Saved data entries:
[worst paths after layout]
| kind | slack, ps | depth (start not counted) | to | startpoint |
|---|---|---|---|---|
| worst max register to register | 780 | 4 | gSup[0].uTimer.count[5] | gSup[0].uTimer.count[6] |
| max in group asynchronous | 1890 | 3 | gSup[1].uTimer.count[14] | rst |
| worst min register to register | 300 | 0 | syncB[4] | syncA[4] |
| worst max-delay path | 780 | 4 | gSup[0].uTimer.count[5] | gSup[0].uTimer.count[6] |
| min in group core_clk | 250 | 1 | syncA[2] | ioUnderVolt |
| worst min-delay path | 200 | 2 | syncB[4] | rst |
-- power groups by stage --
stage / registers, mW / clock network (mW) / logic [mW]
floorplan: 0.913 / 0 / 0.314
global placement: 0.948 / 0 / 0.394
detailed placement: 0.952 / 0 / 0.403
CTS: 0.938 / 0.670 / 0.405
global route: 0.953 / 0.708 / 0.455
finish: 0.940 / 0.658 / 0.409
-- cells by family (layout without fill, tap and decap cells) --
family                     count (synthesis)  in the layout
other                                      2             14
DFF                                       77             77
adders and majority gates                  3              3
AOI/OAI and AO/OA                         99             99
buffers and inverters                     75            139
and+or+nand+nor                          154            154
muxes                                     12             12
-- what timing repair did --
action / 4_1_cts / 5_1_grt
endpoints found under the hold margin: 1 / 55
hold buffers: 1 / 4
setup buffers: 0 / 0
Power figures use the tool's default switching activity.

• Work item
Each line from the one that includes "finish: 0.940 / 0.658 / 0.409" down to the close of the records above is to be given again exactly, and no other line is to appear.

• Exercise output
finish: 0.940 / 0.658 / 0.409
-- cells by family (layout without fill, tap and decap cells) --
family                     count (synthesis)  in the layout
other                                      2             14
DFF                                       77             77
adders and majority gates                  3              3
AOI/OAI and AO/OA                         99             99
buffers and inverters                     75            139
and+or+nand+nor                          154            154
muxes                                     12             12
-- what timing repair did --
action / 4_1_cts / 5_1_grt
endpoints found under the hold margin: 1 / 55
hold buffers: 1 / 4
setup buffers: 0 / 0
Power figures use the tool's default switching activity.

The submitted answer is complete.